Once again politicians and the media show no leadership about the terrorist attack in New Zealand

by , under Enrique Tessieri

THIS STORY WAS UPDATED

…everything we say to try to tear people apart, demonizing particular groups, set them against each other…that all has consequences.

Waleed, a news presenter from TheProjectTV

The atrocity we witnessed through the media of the cold-blooded and calculated killings that left so far 49 dead and many wounded in New Zealand were not mentioned once by some ministers on Facebook. These ministers are the ones who have fueled and nurtured Finland’s hostile environment against Muslims and migrants. Moreover, how many editorials did you find in the Finnish media about what happened in New Zealand and how it is a warning to us too? 

Certainly, many politicians and government ministers were quick to show their moral outrage at the sexual abuse cases of Oulu by “people of foreign origin,” which is code for asylum seeker, Muslim and non-EU citizen.

The head of the National Coalition Party, Economy Minister Petteri Orpo, and Interior Minister Kai Mykkänen, were quick to pin the blame on the Muslim community for what some 20 suspects did. Mykkänen suggested that nationality laws would change and that a naturalized person’s citizenship could be revoked.

In one ad you can hear the voice of Minister for European Affairs, Culture and Sports Sampo Terho, who heads Blue Reform,* one of the three members of the government, stating the “accomplishments” of his party. These are: “residence permits are no longer issued on permanent bases, the asylum process is faster and appeal times shorter for refugees, and tighter family reunification laws.”

Everything that Terho states and which Prime Minister Juha Sipilä approves with his silence, is stoking and fueling the fires of hatred and Islamophobia in Finland.

Last but not least is Foreign Minister Timo Soini, who with his crafty opportunism gave far-right extremist Islamophobes a platform and voice. In the end, Soini got his fingers burned badly because of those forces that h aimed to keep on a short leash. He got bit back by them and brough his political future to tailspin in flames.

Soini’s office did shed a few crocodile tears for the victims in New Zealand by stating that what happened was “a cowardly attack of terrorism.”

Cowardly? I would point to the cowardice of the Sipilä’s government on challenging Islamophobia and anti-migration hatred.
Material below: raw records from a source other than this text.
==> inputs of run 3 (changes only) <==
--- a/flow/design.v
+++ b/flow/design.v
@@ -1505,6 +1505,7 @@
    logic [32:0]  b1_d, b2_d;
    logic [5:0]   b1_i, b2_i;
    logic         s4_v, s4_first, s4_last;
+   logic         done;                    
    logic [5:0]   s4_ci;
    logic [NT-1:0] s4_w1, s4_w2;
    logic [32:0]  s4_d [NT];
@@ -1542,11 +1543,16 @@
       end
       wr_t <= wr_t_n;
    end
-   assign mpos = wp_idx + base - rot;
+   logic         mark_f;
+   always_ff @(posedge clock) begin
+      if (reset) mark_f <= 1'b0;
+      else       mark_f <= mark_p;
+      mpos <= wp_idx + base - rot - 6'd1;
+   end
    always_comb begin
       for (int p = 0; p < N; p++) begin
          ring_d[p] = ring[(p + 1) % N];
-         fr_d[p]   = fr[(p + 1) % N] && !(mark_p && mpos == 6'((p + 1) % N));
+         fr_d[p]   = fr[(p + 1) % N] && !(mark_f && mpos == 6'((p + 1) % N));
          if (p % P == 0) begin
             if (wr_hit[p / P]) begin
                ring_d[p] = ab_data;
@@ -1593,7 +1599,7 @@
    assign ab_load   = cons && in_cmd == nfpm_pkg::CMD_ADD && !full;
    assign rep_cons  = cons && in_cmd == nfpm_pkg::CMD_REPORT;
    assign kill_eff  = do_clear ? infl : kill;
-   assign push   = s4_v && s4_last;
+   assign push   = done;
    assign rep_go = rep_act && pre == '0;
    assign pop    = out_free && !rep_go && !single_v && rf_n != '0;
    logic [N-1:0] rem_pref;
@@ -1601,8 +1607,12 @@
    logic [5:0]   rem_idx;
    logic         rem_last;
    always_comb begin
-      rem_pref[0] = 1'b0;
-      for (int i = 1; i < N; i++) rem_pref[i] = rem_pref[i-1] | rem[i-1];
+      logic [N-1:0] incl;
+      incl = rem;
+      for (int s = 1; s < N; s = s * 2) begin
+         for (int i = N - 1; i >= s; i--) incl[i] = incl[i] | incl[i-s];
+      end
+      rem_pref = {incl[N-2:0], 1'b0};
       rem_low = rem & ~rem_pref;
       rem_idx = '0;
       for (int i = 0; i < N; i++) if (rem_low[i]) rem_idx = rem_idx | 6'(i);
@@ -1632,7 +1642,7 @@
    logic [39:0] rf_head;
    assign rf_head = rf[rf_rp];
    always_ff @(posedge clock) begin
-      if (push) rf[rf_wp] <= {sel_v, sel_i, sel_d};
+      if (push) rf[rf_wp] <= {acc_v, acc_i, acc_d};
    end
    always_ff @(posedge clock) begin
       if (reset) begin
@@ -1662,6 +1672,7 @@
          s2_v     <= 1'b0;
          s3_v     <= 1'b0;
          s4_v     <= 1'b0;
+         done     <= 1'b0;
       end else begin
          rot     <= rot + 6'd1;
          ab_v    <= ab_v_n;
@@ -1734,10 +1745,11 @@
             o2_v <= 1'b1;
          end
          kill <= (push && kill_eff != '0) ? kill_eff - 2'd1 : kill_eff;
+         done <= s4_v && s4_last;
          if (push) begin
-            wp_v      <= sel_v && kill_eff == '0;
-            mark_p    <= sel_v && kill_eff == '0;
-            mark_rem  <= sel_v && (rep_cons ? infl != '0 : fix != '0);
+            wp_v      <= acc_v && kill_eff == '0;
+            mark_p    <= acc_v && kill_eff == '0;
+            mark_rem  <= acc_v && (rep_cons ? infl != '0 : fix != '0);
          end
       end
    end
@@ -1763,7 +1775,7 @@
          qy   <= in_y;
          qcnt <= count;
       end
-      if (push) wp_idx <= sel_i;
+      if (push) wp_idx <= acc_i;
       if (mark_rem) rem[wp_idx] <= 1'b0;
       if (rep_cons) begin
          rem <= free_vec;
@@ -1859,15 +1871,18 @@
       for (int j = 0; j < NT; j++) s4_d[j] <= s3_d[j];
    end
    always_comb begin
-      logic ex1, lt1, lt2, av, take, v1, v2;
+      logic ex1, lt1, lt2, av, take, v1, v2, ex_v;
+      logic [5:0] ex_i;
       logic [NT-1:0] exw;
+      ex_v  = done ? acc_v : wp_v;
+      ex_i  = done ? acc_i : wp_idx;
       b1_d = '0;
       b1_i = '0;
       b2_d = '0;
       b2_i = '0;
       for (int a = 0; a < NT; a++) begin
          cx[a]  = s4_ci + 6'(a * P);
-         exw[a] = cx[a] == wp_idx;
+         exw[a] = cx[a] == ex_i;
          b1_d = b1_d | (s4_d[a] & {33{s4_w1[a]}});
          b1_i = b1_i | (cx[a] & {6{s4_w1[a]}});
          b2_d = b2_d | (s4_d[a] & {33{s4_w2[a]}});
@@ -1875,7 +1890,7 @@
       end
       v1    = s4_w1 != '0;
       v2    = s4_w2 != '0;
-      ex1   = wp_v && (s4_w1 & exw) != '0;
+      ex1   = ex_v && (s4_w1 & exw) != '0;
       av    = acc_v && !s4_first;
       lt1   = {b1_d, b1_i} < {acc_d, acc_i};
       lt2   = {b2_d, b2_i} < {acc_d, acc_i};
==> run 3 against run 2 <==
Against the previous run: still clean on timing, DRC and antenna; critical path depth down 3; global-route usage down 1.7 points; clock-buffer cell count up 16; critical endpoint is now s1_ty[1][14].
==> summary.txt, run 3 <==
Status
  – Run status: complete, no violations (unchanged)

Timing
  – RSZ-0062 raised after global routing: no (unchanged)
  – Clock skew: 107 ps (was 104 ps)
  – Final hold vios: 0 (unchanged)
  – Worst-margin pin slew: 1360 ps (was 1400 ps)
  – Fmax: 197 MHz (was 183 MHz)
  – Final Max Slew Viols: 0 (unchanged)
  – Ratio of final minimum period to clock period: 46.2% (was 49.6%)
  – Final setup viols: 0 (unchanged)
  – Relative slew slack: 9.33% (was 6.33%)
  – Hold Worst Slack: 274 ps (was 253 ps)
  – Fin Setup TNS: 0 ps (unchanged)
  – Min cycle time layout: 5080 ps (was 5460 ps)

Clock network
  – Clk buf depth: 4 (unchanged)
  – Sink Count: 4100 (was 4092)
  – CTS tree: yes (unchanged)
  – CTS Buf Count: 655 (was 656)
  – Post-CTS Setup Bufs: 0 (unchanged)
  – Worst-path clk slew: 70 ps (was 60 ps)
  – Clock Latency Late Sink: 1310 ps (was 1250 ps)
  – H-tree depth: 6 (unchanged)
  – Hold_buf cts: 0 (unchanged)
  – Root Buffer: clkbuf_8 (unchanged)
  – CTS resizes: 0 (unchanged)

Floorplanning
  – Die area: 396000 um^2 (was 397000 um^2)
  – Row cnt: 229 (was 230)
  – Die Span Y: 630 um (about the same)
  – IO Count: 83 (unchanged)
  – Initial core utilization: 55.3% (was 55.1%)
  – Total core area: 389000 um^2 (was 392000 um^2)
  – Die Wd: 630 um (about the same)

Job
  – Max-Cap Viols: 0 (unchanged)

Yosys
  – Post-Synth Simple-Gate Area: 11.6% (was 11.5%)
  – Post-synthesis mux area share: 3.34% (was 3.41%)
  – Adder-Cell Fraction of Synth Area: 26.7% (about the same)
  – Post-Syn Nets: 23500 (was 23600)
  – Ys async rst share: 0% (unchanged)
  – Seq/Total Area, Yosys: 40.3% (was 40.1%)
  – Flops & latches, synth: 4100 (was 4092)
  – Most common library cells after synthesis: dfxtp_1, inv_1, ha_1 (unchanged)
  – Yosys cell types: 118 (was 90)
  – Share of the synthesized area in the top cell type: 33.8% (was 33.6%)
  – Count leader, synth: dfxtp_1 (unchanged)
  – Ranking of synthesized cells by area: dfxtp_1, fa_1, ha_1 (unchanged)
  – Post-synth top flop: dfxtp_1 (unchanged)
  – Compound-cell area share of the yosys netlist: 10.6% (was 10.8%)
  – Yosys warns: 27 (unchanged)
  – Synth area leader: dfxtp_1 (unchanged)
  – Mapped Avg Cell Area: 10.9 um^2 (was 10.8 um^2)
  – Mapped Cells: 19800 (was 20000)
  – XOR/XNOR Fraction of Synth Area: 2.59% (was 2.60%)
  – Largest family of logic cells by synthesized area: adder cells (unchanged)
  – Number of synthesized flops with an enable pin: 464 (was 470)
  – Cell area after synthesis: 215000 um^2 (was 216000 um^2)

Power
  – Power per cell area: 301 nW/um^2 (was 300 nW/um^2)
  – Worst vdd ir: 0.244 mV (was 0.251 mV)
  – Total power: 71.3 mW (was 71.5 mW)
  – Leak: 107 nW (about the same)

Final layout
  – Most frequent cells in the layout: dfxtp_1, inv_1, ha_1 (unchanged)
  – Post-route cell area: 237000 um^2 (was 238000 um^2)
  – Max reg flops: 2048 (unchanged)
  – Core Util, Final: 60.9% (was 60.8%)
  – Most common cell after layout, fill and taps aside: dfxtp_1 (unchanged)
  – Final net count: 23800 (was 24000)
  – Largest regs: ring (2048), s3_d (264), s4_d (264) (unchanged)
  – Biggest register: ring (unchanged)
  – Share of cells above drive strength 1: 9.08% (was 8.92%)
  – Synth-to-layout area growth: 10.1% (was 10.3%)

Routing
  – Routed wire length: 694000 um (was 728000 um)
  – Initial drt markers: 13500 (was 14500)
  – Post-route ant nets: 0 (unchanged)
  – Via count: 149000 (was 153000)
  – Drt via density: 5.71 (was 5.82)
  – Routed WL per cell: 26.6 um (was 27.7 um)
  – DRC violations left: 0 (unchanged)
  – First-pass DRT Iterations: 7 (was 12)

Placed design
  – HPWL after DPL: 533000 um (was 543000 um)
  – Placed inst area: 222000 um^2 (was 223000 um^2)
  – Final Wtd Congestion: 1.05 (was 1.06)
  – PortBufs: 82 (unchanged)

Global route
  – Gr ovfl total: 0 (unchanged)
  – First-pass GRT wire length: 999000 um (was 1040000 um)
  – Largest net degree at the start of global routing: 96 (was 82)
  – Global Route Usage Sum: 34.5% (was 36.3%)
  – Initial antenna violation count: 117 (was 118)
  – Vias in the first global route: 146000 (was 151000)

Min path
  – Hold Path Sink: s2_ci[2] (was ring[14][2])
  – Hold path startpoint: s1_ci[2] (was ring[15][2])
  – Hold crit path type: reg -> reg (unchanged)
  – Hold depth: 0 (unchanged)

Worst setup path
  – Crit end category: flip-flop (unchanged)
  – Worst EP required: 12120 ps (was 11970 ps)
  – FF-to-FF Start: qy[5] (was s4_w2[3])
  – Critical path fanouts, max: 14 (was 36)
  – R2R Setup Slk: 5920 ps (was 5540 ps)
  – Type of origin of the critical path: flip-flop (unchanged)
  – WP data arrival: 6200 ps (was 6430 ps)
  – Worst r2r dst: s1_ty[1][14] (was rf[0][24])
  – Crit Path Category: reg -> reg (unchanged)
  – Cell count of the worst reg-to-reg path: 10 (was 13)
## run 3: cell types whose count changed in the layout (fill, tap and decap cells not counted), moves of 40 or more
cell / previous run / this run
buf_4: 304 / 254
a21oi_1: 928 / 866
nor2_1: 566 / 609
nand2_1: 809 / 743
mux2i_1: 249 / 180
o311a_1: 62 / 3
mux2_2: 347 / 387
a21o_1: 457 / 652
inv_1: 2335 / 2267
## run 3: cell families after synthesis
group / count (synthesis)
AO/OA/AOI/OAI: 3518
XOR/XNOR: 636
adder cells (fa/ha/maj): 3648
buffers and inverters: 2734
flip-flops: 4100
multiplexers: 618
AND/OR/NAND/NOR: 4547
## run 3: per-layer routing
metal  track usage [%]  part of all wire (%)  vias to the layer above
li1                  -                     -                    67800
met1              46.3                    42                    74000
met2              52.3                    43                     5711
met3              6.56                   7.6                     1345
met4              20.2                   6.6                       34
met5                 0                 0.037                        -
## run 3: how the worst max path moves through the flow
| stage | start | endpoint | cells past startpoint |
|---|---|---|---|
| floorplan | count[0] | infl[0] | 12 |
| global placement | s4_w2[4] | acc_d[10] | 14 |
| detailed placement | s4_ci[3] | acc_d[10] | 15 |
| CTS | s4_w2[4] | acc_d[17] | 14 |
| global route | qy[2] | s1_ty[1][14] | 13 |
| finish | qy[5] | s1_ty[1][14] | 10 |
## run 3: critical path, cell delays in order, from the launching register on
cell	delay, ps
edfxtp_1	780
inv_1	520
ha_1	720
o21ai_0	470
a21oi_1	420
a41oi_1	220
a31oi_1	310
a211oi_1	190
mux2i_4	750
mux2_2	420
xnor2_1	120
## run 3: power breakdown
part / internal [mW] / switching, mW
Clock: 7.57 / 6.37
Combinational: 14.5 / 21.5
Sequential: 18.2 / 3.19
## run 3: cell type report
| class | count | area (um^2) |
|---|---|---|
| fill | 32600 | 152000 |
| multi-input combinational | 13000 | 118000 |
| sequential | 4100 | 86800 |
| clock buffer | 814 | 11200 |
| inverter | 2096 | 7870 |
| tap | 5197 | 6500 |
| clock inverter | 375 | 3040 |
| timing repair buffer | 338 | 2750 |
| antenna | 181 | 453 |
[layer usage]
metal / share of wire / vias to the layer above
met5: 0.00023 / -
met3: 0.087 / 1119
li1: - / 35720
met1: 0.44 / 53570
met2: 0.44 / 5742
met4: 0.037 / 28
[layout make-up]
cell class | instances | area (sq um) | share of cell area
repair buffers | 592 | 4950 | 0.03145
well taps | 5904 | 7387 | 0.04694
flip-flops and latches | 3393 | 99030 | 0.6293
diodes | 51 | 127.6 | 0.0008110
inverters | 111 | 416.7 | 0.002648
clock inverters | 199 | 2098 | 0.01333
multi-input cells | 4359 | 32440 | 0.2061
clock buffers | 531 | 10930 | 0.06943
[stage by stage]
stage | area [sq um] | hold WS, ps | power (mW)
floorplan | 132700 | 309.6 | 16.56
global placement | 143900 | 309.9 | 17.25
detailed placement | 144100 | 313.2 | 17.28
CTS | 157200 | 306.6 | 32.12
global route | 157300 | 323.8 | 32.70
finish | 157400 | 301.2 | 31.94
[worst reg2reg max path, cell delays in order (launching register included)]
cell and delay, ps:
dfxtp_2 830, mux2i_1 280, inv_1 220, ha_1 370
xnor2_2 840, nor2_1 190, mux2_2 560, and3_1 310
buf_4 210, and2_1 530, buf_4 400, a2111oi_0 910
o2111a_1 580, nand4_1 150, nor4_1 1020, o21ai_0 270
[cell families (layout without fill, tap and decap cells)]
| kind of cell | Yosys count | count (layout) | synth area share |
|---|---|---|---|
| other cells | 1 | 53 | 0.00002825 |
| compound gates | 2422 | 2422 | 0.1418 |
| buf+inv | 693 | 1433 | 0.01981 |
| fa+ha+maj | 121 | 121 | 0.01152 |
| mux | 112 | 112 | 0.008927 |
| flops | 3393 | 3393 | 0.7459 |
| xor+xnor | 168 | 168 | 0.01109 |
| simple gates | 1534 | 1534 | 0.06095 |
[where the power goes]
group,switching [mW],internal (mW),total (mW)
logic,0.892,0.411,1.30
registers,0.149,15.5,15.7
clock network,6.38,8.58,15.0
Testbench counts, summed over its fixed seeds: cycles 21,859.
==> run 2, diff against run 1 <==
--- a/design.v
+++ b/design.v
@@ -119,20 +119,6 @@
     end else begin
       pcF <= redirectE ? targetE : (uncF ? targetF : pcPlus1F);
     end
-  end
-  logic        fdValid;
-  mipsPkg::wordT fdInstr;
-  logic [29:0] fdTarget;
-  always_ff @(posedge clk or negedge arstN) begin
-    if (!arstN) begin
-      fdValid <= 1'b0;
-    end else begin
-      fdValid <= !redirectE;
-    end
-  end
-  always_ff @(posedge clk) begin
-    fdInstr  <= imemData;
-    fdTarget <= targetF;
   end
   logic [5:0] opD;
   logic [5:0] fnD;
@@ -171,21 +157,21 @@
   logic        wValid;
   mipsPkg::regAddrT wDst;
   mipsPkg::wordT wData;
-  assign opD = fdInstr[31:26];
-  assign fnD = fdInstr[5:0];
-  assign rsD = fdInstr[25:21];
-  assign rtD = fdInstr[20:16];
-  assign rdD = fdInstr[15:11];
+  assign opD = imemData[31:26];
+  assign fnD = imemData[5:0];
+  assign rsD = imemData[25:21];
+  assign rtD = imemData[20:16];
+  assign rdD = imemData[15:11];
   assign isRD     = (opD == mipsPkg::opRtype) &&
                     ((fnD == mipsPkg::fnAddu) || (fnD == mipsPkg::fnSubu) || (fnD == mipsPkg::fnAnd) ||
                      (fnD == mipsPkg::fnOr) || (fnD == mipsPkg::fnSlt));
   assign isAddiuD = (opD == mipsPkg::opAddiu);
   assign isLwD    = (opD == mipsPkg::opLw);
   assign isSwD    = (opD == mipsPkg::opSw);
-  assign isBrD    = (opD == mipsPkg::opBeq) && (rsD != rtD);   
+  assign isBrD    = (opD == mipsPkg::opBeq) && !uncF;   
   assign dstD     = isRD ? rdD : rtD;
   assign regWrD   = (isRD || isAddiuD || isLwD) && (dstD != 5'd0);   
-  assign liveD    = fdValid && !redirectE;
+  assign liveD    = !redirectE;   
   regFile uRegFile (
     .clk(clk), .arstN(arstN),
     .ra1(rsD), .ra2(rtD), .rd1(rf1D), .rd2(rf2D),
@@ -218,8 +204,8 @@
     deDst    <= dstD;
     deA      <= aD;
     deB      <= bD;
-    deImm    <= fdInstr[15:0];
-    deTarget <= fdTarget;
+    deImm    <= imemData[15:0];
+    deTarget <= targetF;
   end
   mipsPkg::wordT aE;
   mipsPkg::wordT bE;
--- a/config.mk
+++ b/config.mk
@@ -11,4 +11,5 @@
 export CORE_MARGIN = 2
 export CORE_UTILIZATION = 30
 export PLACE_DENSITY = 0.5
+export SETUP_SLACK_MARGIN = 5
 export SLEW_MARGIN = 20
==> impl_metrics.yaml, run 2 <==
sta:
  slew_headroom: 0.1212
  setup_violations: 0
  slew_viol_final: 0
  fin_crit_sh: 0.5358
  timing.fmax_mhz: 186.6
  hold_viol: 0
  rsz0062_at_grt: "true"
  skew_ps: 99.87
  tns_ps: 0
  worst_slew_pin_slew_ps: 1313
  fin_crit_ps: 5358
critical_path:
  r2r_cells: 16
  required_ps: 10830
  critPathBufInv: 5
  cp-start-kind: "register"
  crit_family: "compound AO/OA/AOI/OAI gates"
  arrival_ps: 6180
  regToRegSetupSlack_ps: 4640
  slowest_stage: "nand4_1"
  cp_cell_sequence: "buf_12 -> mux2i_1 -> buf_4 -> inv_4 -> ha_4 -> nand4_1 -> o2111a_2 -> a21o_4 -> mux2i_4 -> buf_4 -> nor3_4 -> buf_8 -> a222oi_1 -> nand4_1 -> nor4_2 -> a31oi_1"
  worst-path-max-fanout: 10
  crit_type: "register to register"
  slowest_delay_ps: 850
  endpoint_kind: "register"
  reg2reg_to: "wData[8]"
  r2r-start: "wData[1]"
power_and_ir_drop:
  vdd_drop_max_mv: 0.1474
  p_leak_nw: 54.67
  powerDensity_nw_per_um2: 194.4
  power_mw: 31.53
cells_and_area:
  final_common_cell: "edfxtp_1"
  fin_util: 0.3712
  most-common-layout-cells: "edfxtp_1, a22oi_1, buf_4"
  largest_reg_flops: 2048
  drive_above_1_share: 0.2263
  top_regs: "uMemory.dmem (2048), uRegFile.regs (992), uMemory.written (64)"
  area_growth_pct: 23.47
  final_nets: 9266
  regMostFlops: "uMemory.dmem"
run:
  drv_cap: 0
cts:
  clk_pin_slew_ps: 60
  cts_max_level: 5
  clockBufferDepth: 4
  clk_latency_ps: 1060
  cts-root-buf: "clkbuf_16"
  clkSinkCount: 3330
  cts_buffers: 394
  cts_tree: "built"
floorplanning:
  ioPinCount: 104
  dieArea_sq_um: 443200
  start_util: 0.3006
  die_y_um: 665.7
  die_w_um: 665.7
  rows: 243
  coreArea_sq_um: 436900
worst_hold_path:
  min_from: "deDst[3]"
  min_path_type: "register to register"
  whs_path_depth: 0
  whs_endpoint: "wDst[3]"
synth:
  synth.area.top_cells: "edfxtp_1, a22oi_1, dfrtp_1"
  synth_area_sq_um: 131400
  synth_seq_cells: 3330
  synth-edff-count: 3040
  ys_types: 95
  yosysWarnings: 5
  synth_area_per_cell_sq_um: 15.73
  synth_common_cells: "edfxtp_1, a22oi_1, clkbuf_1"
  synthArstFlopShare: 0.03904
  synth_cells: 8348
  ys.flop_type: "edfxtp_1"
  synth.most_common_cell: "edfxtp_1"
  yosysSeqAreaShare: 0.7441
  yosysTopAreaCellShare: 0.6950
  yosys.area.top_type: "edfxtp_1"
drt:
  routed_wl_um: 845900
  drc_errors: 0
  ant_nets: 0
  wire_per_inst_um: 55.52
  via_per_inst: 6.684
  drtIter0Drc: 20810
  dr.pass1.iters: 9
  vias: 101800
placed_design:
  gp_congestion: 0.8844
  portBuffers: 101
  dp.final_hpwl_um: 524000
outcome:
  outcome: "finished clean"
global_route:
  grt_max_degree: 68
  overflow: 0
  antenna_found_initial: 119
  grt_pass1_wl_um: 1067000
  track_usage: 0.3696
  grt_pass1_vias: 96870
Background: an optimization exercise with open tools, aiming at small area and a short achievable clock period. Do not read the settings as production practice. Function was checked by simulation only, so behaviour that the tests miss may differ from the original. Power is estimated from default activity; no workload was simulated.

`flow/run.sh`:
```
#!/bin/bash
# The standard layout (standard.sh, all steps), with one change in clock tree
# synthesis: larger sink clusters (24 sinks, 70 um) and no dummy loads, so the
# tree needs far fewer buffers. The make output goes to standard.log here; each
# step's own log is under orfs/logs/.
set -euo pipefail
here=$(cd "$(dirname "${BASH_SOURCE[0]}")/.." && pwd)
cd "$here"
export CTS_ARGS="-sink_clustering_enable -repair_clock_nets -dont_use_dummy_load -sink_clustering_size 24 -sink_clustering_max_diameter 70"
bash ./standard.sh > "$here/standard.log" 2>&1
```
`standard.sh`:
```
#!/bin/bash
# synth_recipe.tcl (not shown) runs the flow's synth.tcl, then flattens the netlist and writes it again
# the make line also repeats each setting of config.mk as NAME=value (left out here)
make -C /OpenROAD-flow-scripts/flow DESIGN_CONFIG=/design/flow/config.mk WORK_HOME=/design/flow/orfs CLKGATE_MAP_FILE= SYNTH_SCRIPT=/design/flow/synth_recipe.tcl "${@:-finish}"
```
`config.mk`:
```
export PLATFORM = sky130hd
export DESIGN_NAME = block_data_memory
export DESIGN_NICKNAME = block_data_memory
export VERILOG_FILES = /design/flow/design.v
export SDC_FILE = /design/flow/constraint.sdc
export NUM_CORES = 4
export LEC_CHECK = 0
export CAP_MARGIN = 20
export CORE_MARGIN = 2
export CORE_UTILIZATION = 60
export SETUP_SLACK_MARGIN = 2.85
export SLEW_MARGIN = 20
export SYNTH_HIERARCHICAL = 1
```
`constraint.sdc`:
```
create_clock -name core_clock -period 5.5 [get_ports {CLOCK}]
set_input_delay 1.1000 -clock core_clock [delete_from_list [all_inputs] [get_ports {CLOCK}]]
set_output_delay 1.1000 -clock core_clock [all_outputs]
set_load 0.01 [all_outputs]
```
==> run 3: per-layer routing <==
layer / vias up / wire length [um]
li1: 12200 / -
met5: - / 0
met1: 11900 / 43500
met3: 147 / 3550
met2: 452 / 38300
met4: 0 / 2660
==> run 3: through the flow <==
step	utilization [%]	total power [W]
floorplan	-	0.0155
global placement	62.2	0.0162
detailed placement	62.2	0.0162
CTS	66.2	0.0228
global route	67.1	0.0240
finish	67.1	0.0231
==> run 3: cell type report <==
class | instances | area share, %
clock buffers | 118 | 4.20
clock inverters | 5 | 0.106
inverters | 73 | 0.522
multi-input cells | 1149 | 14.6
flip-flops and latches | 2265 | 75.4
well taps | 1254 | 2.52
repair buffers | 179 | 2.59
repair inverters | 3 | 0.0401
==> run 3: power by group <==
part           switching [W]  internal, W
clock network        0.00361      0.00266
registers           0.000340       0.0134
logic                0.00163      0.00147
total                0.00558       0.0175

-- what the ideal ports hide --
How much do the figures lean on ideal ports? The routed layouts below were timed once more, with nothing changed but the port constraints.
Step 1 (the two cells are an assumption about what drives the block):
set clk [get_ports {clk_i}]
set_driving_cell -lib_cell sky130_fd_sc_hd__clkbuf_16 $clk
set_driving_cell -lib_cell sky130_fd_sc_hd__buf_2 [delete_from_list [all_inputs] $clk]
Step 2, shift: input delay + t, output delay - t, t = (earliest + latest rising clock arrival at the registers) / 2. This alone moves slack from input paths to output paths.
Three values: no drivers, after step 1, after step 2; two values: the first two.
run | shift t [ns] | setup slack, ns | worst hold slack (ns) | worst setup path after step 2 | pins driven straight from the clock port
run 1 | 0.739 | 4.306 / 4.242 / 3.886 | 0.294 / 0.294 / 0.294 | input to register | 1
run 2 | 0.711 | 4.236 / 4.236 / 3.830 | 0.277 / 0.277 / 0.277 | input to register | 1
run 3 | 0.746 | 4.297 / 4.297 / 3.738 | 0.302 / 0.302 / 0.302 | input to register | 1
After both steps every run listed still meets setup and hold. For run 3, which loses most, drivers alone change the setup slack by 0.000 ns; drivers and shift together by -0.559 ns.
It is clear that National Coalition Party Justice Minister Antti Häkkänen doesn’t like Muslims but is ready to capitalize on such hatred for his political means. He’s all for tougher laws and warns us about Sharia law when that is not even on the table in Finland.



What is lacking in Finland before and today is the moral courage to speak out against racism and fascism.

Disagree? Exaggerating matters?

What about the tweet below by Johannes Sipola, a Perussuomalaiset (PS)* Youth leader of the Northern Finnish region of Lapland?

What did Sipola say about the terrorist attack in New Zealand?

“The New Zealand case show ever-convincingly that multicultural society does not work. When other people [of other backgrounds] rape and kill enough [people], it is only a question of time when there will be a reaction from the opposite side. First and foremost, everyone defends their own.



The tweet above and the lack of condemnation [which Sipola would love to get] speaks volumes about the present situation.

I hope that what happened in New Zealand is a wake-up call to all of us and a warning that matters are spinning rapidly out of control. Will the Islamophobic PS, its silent supporters for its anti-Muslim rhetoric in government do well in the April parliamentary elections?

Let’s see what April 14 reveals.

The far-right Perussuomalaiset (PS) party imploded on June 13, 2017, into two factions, the PS and New Alternative, which is now called Blue Reform. Despite the name changes, we believe that it is the same party in different clothing. Both factions are hostile to cultural diversity never mind Muslims and other visible minorities. One is more open about it while the other says it in a different way.

A direct translation of Perussuomalaiset in English would be something like “basic” or “fundamental Finn.” Official translations of the Finnish name of the party, such as Finns Party or True Finns, promote in our opinion nativist nationalism and racism. We, therefore, at Migrant Tales prefer to use in our postings the Finnish name of the party once and after that the acronym PS.